-------- Excerpted data --------
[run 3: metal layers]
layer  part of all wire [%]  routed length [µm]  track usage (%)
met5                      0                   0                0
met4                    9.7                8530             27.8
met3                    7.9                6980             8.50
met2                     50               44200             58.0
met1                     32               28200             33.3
===== config.mk =====
export PLATFORM = sky130hd
export DESIGN_NAME = bmx_unit
export DESIGN_NICKNAME = d
export VERILOG_FILES = /design/src/rtl/bmx_pkg.sv /design/src/rtl/bmx_flip.sv /design/src/rtl/bmx_mul.sv /design/src/rtl/bmx_unit.sv
export SDC_FILE = /design/constraint.sdc
export NUM_CORES = 1
export LEC_CHECK = 0
export ABC_AREA = 0
export BUFFER_PORTS_ARGS = -buffer_cell sky130_fd_sc_hd__buf_4
export CAP_MARGIN = 5
export CORE_ASPECT_RATIO = 1.2
export CORE_UTILIZATION = 63
export DETAILED_ROUTE_END_ITERATION = 12
export GPL_TIMING_DRIVEN = 0
export PLACE_DENSITY = 0.86
export SLEW_MARGIN = 20
export SYNTH_ARGS = -nofsm -noshare
export SYNTH_HDL_FRONTEND = slang
export SYNTH_SLANG_ARGS = --single-unit

===== constraint.sdc =====
create_clock -name clk -period 4.95 [get_ports clk]
set_clock_uncertainty 0.2 [all_clocks]
set_input_delay 0.2475 -clock clk [delete_from_list [all_inputs] [get_ports clk]]
set_output_delay 0.2475 -clock clk [all_outputs]
set_load 0.05 [all_outputs]

===== src/rtl/bmx_pkg.sv =====
package bmx_pkg;
    typedef enum logic [1:0] {
        OP_FLIP = 2'b00,
        OP_XMUL = 2'b01,
        OP_OMUL = 2'b10,
        OP_NONE = 2'b11
    } op_e;

    typedef enum logic {
        ST_IDLE = 1'b0,
        ST_HOLD = 1'b1
    } ost_e;
endpackage


===== src/rtl/bmx_flip.sv =====
module bmx_flip #(
    parameter int ROWS = 8,
    localparam int W = ROWS * ROWS
) (
    input  logic [W-1:0] mat_in,
    output logic [W-1:0] mat_out
);
    for (genvar k = 0; k < ROWS; k++) begin : g_row
        for (genvar j = 0; j < ROWS; j++) begin : g_col
            assign mat_out[j*ROWS + k] = mat_in[k*ROWS + j];
        end
    end
endmodule


===== src/rtl/bmx_mul.sv =====
module bmx_mul #(
    parameter int ROWS = 8,
    localparam int W = ROWS * ROWS
) (
    input  logic [W-1:0] lhs,
    input  logic [W-1:0] rhs,
    output logic [W-1:0] prod_xor,
    output logic [W-1:0] prod_or
);
    logic [W-1:0] rhs_t;

    bmx_flip #(.ROWS(ROWS)) u_rhs_flip (
        .mat_in (rhs),
        .mat_out(rhs_t)
    );

    for (genvar r = 0; r < ROWS; r++) begin : g_r
        for (genvar c = 0; c < ROWS; c++) begin : g_c
            logic [ROWS-1:0] terms;
            assign terms = lhs[r*ROWS +: ROWS] & rhs_t[c*ROWS +: ROWS];
            assign prod_xor[r*ROWS + c] = ^terms;
            assign prod_or[r*ROWS + c]  = |terms;
        end
    end
endmodule


===== src/rtl/bmx_unit.sv =====
module bmx_unit
    import bmx_pkg::*;
#(
    parameter int ROWS    = 8,
    parameter bit REG_OUT = 1'b1,
    localparam int W = ROWS * ROWS
) (
    input  logic         clk,
    input  logic         rst,
    input  logic         in_valid,
    input  logic [1:0]   op_sel,
    input  logic [W-1:0] opnd_a,
    input  logic [W-1:0] opnd_b,
    output logic [W-1:0] result,
    output logic         out_valid
);
    logic [W-1:0] flip_a;
    logic [W-1:0] px, po;
    logic [W-1:0] comb_res;
    op_e          op;

    assign op = op_e'(op_sel);

    bmx_flip #(.ROWS(ROWS)) u_flip_a (
        .mat_in (opnd_a),
        .mat_out(flip_a)
    );

    bmx_mul #(.ROWS(ROWS)) u_mul (
        .lhs     (opnd_a),
        .rhs     (opnd_b),
        .prod_xor(px),
        .prod_or (po)
    );

    always_comb begin
        unique case (op)
            OP_FLIP: comb_res = flip_a;
            OP_XMUL: comb_res = px;
            OP_OMUL: comb_res = po;
            OP_NONE: comb_res = '0;
            default: comb_res = '0;
        endcase
    end

    if (REG_OUT) begin : g_reg
        ost_e         st_q;
        logic [W-1:0] res_q;

        always_ff @(posedge clk) begin
            if (rst) begin
                st_q  <= ST_IDLE;
                res_q <= '0;
            end else begin
                unique case (st_q)
                    ST_IDLE: st_q <= in_valid ? ST_HOLD : ST_IDLE;
                    ST_HOLD: st_q <= in_valid ? ST_HOLD : ST_IDLE;
                    default: st_q <= ST_IDLE;
                endcase
                if (in_valid) res_q <= comb_res;
            end
        end

        always_comb begin
            out_valid = (st_q == ST_HOLD);
            result    = res_q;
        end


        xor_within_or_chk: assert property (@(posedge clk) disable iff (rst)
            (px & ~po) == '0);


        none_zero_chk: assert property (@(posedge clk) disable iff (rst)
            (in_valid && op_sel == 2'b11) |=> (result == '0));


        valid_follow_chk: assert property (@(posedge clk) disable iff (rst)
            in_valid |=> out_valid);


        idle_hold_chk: assert property (@(posedge clk) disable iff (rst)
            !in_valid |=> (!out_valid && $stable(result)));


        reset_clear_chk: assert property (@(posedge clk)
            rst |=> (!out_valid && result == '0));
    end else begin : g_comb
        always_comb begin
            out_valid = in_valid;
            result    = comb_res;
        end
    end
endmodule


== Word level (Yosys, flattened, before mapping) ==
Cells that the tools add are included.

* Equality and inequality tests: 3
* Multiplexer cells: 2
* Bitwise logic cells: 64
* Reduce and logical (&&, ||, !) cells: 129

{| class="wikitable"
|+ Operators by type and width
! kind !! count
|-
| $and A8 B8 Y8 || 64
|-
| $reduce_or A8 Y1 || 64
|-
| $reduce_xor A8 Y1 || 64
|-
| $pmux W64 S4 || 1
|-
| $eq A2 B2 Y1 const B || 2
|-
| $eq A2 B1 Y1 const B || 1
|-
| $logic_not A2 Y1 || 1
|-
| $mux W1 || 1
|}

* Register bits: 65
* Bits of input ports: 133
* Output and inout bits: 65
* Word-level logic and storage cells: 200

== Longest topological paths before layout ==
Gate-level depths: netlist of the first run.

* Depth after elaboration: 3
* Depth in mapped cells: 7

== Hierarchy ==
From an unflattened synthesis of the first run, not the netlist that was laid out.

* Cells, all modules: 1716
* Area total of the unflattened synthesis: 13030.0 sq um

{| class="wikitable"
|+ Modules (own cells, without submodules)
! module !! times used !! cells an instance !! area an instance (sq um) !! sequential area each (sq um)
|-
| bmx_mul || 1 || 1152 || 7847.5 || 0.0
|-
| bmx_unit || 1 || 436 || 4221.5 || 1301.2
|-
| bmx_flip || 2 || 64 || 480.5 || 0.0
|}

== Worst setup path before layout of the first run ==
No wires, ideal clock.

* Kind: input port to flip-flop
* From: in opnd_a[17]
* To: reg g_reg.res_q[21] (netlist: result[21])
* Setup time: 0.134 ns
* Arrival: 1.457 ns
* Data required time: 4.616 ns
* Slack: 3.159 ns
* Stages on the path: 7
* Path buffers: 1
* Cell sequence: clkbuf_1 nand2_1 ha_1 xor2_1 xnor2_1 a221oi_1 a211oi_1

* Word-level cells in the longest chain between the ends: 3
* Elaborated cells on any way between the ends: 4
* Classes of those cells: mux: 1; bitwise: 1; reduce/logical: 2

{| class="wikitable"
|+ Ends and longest elaborated chain
! what !! line !! source
|-
| start: declaration || bmx_unit.sv:12 || <nowiki>input logic [W-1:0] opnd_a,</nowiki>
|-
| $and A8 B8 Y8 (*) || bmx_mul.sv:20 || <nowiki>assign terms = lhs[r*ROWS +: ROWS] & rhs_t[c*ROWS +: ROWS];</nowiki>
|-
| $reduce_or A8 Y1 or $reduce_xor A8 Y1 (tied branches) || bmx_mul.sv:22, bmx_mul.sv:21 ||
|-
| $pmux W64 S4 (*) || bmx_unit.sv:37 || <nowiki>unique case (op)</nowiki>
|-
| end signal: assignment || bmx_unit.sv:60 || <nowiki>if (in_valid) res_q <= comb_res;</nowiki>
|-
| end: declaration || bmx_unit.sv:48 || <nowiki>logic [W-1:0] res_q;</nowiki>
|}

Every way passes the cells marked *; elsewhere a longest branch is shown, timed or not.
A chain may end at the register's enable or synchronous reset.

== Worst setup path after layout of the first run ==
* From: in opnd_a[5]
* To: reg g_reg.res_q[3] (netlist: result[3])

The elaborated chain is that of the path after synthesis.

==> metrics.md, run 1 <==
| Metric | Value |
|---|---|
| Max Buffers Root-to-Sink | `2` |
| Fin cells | `1837` |
| Synth async-reset ratio | `0%` |
| Slew Limit Fails | `0` |
| Root buffer cell | `clkbuf_16` |
| Routability-driven placement congestion ratio | `1.057` |
| Pwr Total | `2.931 mW` |
| Fin util | `70.95%` |
| Final Hold Fails | `0` |
| Status | `complete, no violations` |
| Hold_ws | `182.9 ps` |
| Final HPWL from detailed placement | `33790 um` |
| Total GRT Usage | `56.80%` |
| Port bufs | `66` |
| Slew HR | `23.90%` |
| Dpl cell area | `11620 um^2` |
| Synthesis-to-layout area growth | `10.12%` |
| Syn_nets | `1927` |
| Fin crit share | `50.74%` |
| Post-CTS setup buffer count | `0` |
| Nets | `2005` |
| GR Overflow Total | `0` |
| First-pass GRT wire length | `73350 um` |
| YS warnings | `0` |
| Primary FF master, synth | `dfxtp_1` |
| Placed Cells | `1820` |
| Layout cell share with drive strength beyond 1 | `6.663%` |
| Routed length per instance | `27.03 um` |
| Quantity of hold-fixing buffers added after cts | `0` |
| Post-synth EDFFs | `0` |
| # diodes | `0` |
| Tmin final | `2511 ps` |
| Initial antenna violation count | `1` |
| Sink Count | `65` |
| Fill count | `1468` |
| Worst min path class | `in2reg` |
| CP Data Arrival Time | `2580 ps` |
| Post-CTS sizing | `0` |
| Synthesized area | `10860 um^2` |
| Power Dens Cells | `245.1 nW/um^2` |
| Std cell rows | `52` |
| Starting Density | `64.43%` |
| Setup-failing EPs final | `0` |
| Max FO, Critical Path | `9` |
| Residual DRC | `0` |
| Top Ports | `198` |
| Setup TNS | `0 ps` |
| Die Y | `145.8 um` |
| Die width | `121.8 um` |
| Full die area | `17770 um^2` |
| Flop and latch count out of synthesis | `65` |
| VDD IR max | `0.0001780 V` |
| Num CTS Buffers | `9` |
| CORE AREA | `16850 um^2` |
| Max Cap Violations | `0` |
| ANT nets after route | `0` |
| First DRT Iteration DRCs | `2130` |
| CP endpoint kind | `register` |
| Clock slew seen by the registers of the worst setup and hold paths | `60 ps` |
| Syn Area/Cell | `7.060 um^2` |
| Sequential share of the synthesized area | `11.98%` |
| Overall via count from detail_route | `13077` |
| FF+latch area | `1301 um^2` |
| Worst Tran Pin Value | `1141 ps` |
| H-tree Lvls | `3` |
| Crit start category | `input port` |
| Largest net degree at the start of global routing | `13` |
| DRT Pass-1 Iters | `6` |
| Pre-CTS setup slack | `2549 ps` |
| Vias in the first global route | `12489` |
| RSZ-0062 raised after global routing | `no` |
| Area of the multi-input gates | `8875 um^2` |
| Post-Synthesis Cells | `1538` |
| Leak | `5.272 nW` |
| Final wirelength | `49650 um` |
| Skew-Pair Late Insertion Delay | `370 ps` |
| Kind of critical path | `in2reg` |
| Worst setup margin | `2439 ps` |
| CTS tree | `yes` |
| Critical path data required time | `5020 ps` |
| Design Area, Final | `11960 um^2` |
| Via/cell ratio | `7.119` |
| Post-synth cell types | `22` |
| Fmax | `0.3982 GHz` |
[path summary, 6_finish.rpt]
kind / from / end / slack [ps] / cells after the start
worst min-delay path: opnd_a[62] / result[55] / 180 / 3
worst max register to register: result[18] / result[18] / 3810 / 2
worst max-delay path: opnd_a[5] / result[3] / 2440 / 7
worst min register to register: result[37] / result[37] / 290 / 2
[critical path, cell delays in order]
cell and delay, ps:
clkbuf_1 680, nand2_1 140, ha_1 330, xor2_1 150, xnor2_1 640, nand2_1 130, a311oi_1 270
[synth_stat cells (20+ instances only)]
library cell | instances | area, um^2
nand2_1 | 576 | 2162
ha_1 | 256 | 3203
clkbuf_1 | 135 | 506.7
xnor2_1 | 128 | 1121
dfxtp_1 | 65 | 1301
xor2_1 | 64 | 560.5
nor2_1 | 51 | 191.4
a21oi_1 | 49 | 245.2
a311oi_1 | 49 | 429.2
a41oi_1 | 49 | 429.2
buf_2 | 20 | 100.1
[cell type report]
cell class,count,share of cell area (%)
flip-flops and latches,65,10.88
multi-input cells,1300,74.23
plain buffers,172,5.682
clock inverters,7,0.7953
clock buffers,9,1.884
well taps,216,2.260
repair buffers,67,4.238
inverters,1,0.03139
[cells by family after synthesis]
family                   share of synthesized area (%)
adder cells (fa/ha/maj)                          29.50
AO/OA/AOI/OAI                                    13.97
flip-flops                                       11.98
buffers and inverters                            6.280
XOR/XNOR                                         15.49
AND/OR/NAND/NOR                                  22.78
[cell usage in the layout, fill, tap and decap left out, drive strengths merged, types with 49 or more instances in the layout]
master and count:
nand2 576, ha 256, clkbuf 145, xnor2 128, buf 103, dfxtp 65, xor2 64, nor2 51
a41oi 49, a21oi 49, a311oi 49
[per-layer routing]
metal / track usage [%] / up-vias / part of all wire (%)
li1: - / 5348 / -
met1: 63.79 / 5894 / 32
met2: 77.06 / 1329 / 39
met3: 28.57 / 502 / 17
met4: 50.68 / 4 / 12
met5: 3.125 / - / 0.19
[power breakdown]
part	internal (mW)	switching, mW
Combinational	0.572	1.02
Clock	0.441	0.304
Sequential	0.568	0.0297
[state kept, by name (all words and copies together), names as in the netlist]
name,cells
out_valid,1
result,64
Power figures use the tool's default switching activity.
==> run 2, diff against run 1 <==
--- a/config.mk
+++ b/config.mk
@@ -9,10 +9,10 @@
 export BUFFER_PORTS_ARGS = -buffer_cell sky130_fd_sc_hd__buf_4
 export CAP_MARGIN = 5
 export CORE_ASPECT_RATIO = 1.2
-export CORE_UTILIZATION = 63
+export CORE_UTILIZATION = 59
 export DETAILED_ROUTE_END_ITERATION = 12
 export GPL_TIMING_DRIVEN = 0
-export PLACE_DENSITY = 0.86
+export PLACE_DENSITY = 0.81
 export SLEW_MARGIN = 20
 export SYNTH_ARGS = -nofsm -noshare
 export SYNTH_HDL_FRONTEND = slang
==> constraint.sdc (replaced) <==
create_clock -name clk -period 2.5 [get_ports clk]
set_clock_uncertainty 0.2 [all_clocks]
set_input_delay 0.125 -clock clk [delete_from_list [all_inputs] [get_ports clk]]
set_output_delay 0.125 -clock clk [all_outputs]
set_load 0.05 [all_outputs]
==> metrics.md, run 2 (same netlist as run 1, synthesis figures left out) <==
| Metric | Value |
|---|---|
| Layout cell share with drive strength beyond 1 | `6.481% (-0.18 points)` |
| Max FO, Critical Path | `9 (unchanged)` |
| Hold_ws | `57.81 ps (-125.1 ps)` |
| Worst setup margin | `248.9 ps (-2190 ps)` |
| CORE AREA | `18110 um^2 (+7.5%)` |
| Leak | `5.239 nW (-0.64%)` |
| Synthesis-to-layout area growth | `9.830%` |
| ANT nets after route | `0 (unchanged)` |
| Root buffer cell | `clkbuf_16` |
| Top Ports | `198 (unchanged)` |
| CP max-delay cell | `clkbuf_1` |
| Crit-path cells | `clkbuf_1 -> nand2_1 -> ha_1 -> xnor2_1 -> xnor2_1 -> nand2_1 -> a311oi_1` |
| Num CTS Buffers | `9 (unchanged)` |
| Flop2flop setup slack | `1390 ps (-2420 ps)` |
| Sink Count | `65 (unchanged)` |
| Final HPWL from detailed placement | `34060 um (+0.80%)` |
| VDD IR max | `0.0003842 V (+120%)` |
| Initial antenna violation count | `6 (+5)` |
| Routability-driven placement congestion ratio | `0.9942 (-5.9%)` |
| Nets | `2004 (-0.050%)` |
| CP peak stage delay | `710 ps (+30 ps)` |
| GR Overflow Total | `0 (unchanged)` |
| Via/cell ratio | `6.958 (-2.3%)` |
| Max FFs per register | `64 (unchanged)` |
| Design Area, Final | `11930 um^2 (-0.26%)` |
| First-pass GRT wire length | `71870 um (-2.0%)` |
| Pwr Total | `5.632 mW (+92%)` |
| Most frequent cells in the layout | `576 x nand2_1, 256 x ha_1, 136 x clkbuf_1` |
| Die width | `125.8 um (+3.3%)` |
| Setup-failing EPs final | `0 (unchanged)` |
| CP Data Arrival Time | `2330 ps (-250 ps)` |
| R2R Path Start | `result[4]` |
| Skew-Pair Late Insertion Delay | `360 ps (about the same)` |
| Slew HR | `20.64% (-3.3 points)` |
| Starting Density | `59.96% (-4.5 points)` |
| Max Cap Violations | `0 (unchanged)` |
| Pre-CTS setup slack | `222.5 ps (-2326 ps)` |
| Routed length per instance | `26.89 um (-0.52%)` |
| Post-CTS sizing | `0 (unchanged)` |
| Critical path data required time | `2580 ps (-2440 ps)` |
| Die Y | `150.6 um (+3.3%)` |
| Largest net degree at the start of global routing | `12 (-1)` |
| Fin crit share | `90.05%` |
| Full die area | `18950 um^2 (+6.7%)` |
| Fill count | `1675 (+14%)` |
| Quantity of hold-fixing buffers added after cts | `0 (unchanged)` |
| CTS tree | `yes` |
| Tmin final | `2251 ps` |
| Crit start category | `input port` |
| Overall via count from detail_route | `12851 (-1.7%)` |
| Port bufs | `66 (unchanged)` |
| H-tree Lvls | `3 (unchanged)` |
| Std cell rows | `54 (+3.8%)` |
| Kind of critical path | `in2reg` |
| RSZ-0062 raised after global routing | `no` |
| Power Dens Cells | `472.3 nW/um^2 (+93%)` |
| Final wirelength | `49660 um (about the same)` |
| Status | `complete, no violations` |
| Fmax | `0.4442 GHz` |
| FF+latch area | `1301 um^2 (unchanged)` |
| CP endpoint kind | `register` |
| First DRT Iteration DRCs | `2102 (-1.3%)` |
| Slew Limit Fails | `0 (unchanged)` |
| Clock slew seen by the registers of the worst setup and hold paths | `70 ps (about the same)` |
| Residual DRC | `0 (unchanged)` |
| Post-CTS setup buffer count | `0 (unchanged)` |
| Final Hold Fails | `0 (unchanged)` |
| Vias in the first global route | `12265 (-1.8%)` |
| Dpl cell area | `11630 um^2 (about the same)` |
| Worst Tran Pin Value | `1190 ps (+49.03 ps)` |
| Commonest non-fill, non-tap cell in the layout | `nand2_1` |
| Hold wc startpoint | `opnd_a[14]` |
| DRT Pass-1 Iters | `7 (+1)` |
| Max Buffers Root-to-Sink | `2 (unchanged)` |
| Worst min path class | `in2reg` |
| Area of the multi-input gates | `8875 um^2 (unchanged)` |
| Total GRT Usage | `52.48% (-4.3 points)` |
| Setup TNS | `0 ps (unchanged)` |
| Critical Path Start | `opnd_a[58]` |
run 2: cell count changes in the layout (fill, tap and decap cells not counted), sizes merged:
cell	before	now
clkinv	4	1
diode	0	3
clkbuf	145	147
bufinv	2	0
clkinvlp	1	3
run 2: worst max-delay path: cells and delay by family:
family,cells,cell delay (ps)
compound gates,1,260
xor+xnor,2,640
fa+ha+maj,1,340
buf+inv,1,710
simple gates,2,250
run 2: metal layers:
metal  track usage [%]  wire (um)
met1             56.85      16400
met2             77.22      20230
met3             21.57       7427
met4             50.90       5550
met5                 0         45
run 2: report_power, final:
group	internal [mW]	switching, mW	total, mW	leakage, nW
registers	1.12	0.0593	1.18	0.539
logic	1.13	1.99	3.11	4.57
clock network	0.726	0.609	1.34	0.131
total	2.98	2.65	5.63	5.24
run 2: worst paths after layout:
check               endpoint  depth (start not counted)
setup / recovery  result[60]                          7
hold / removal    result[49]                          3
setup reg to reg   result[4]                          2
hold reg to reg   result[29]                          2
run 2: area by class of cell:
class                      instances  area share, %
buffer                           172          5.687
tap                              224          2.350
clock inverter                     4         0.2308
multi-input combinational       1300          74.42
inverter                           1        0.03148
timing repair buffer              66          4.155
clock buffer                      12          2.151
antenna                            3        0.06295
sequential                        65          10.91
run 2: per-stage QoR:
stage          utilization, %  instances
6_report                65.86       1847
4_1_cts                 65.82       1844
3_3_place_gp            64.25       1828
5_1_grt                 65.83       1845
3_5_place_dp            64.25       1828
2_1_floorplan               -       1538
--------
→ Try it: Copy each line above holding "noshare".

→ Solution:
export SYNTH_ARGS = -nofsm -noshare
 export SYNTH_ARGS = -nofsm -noshare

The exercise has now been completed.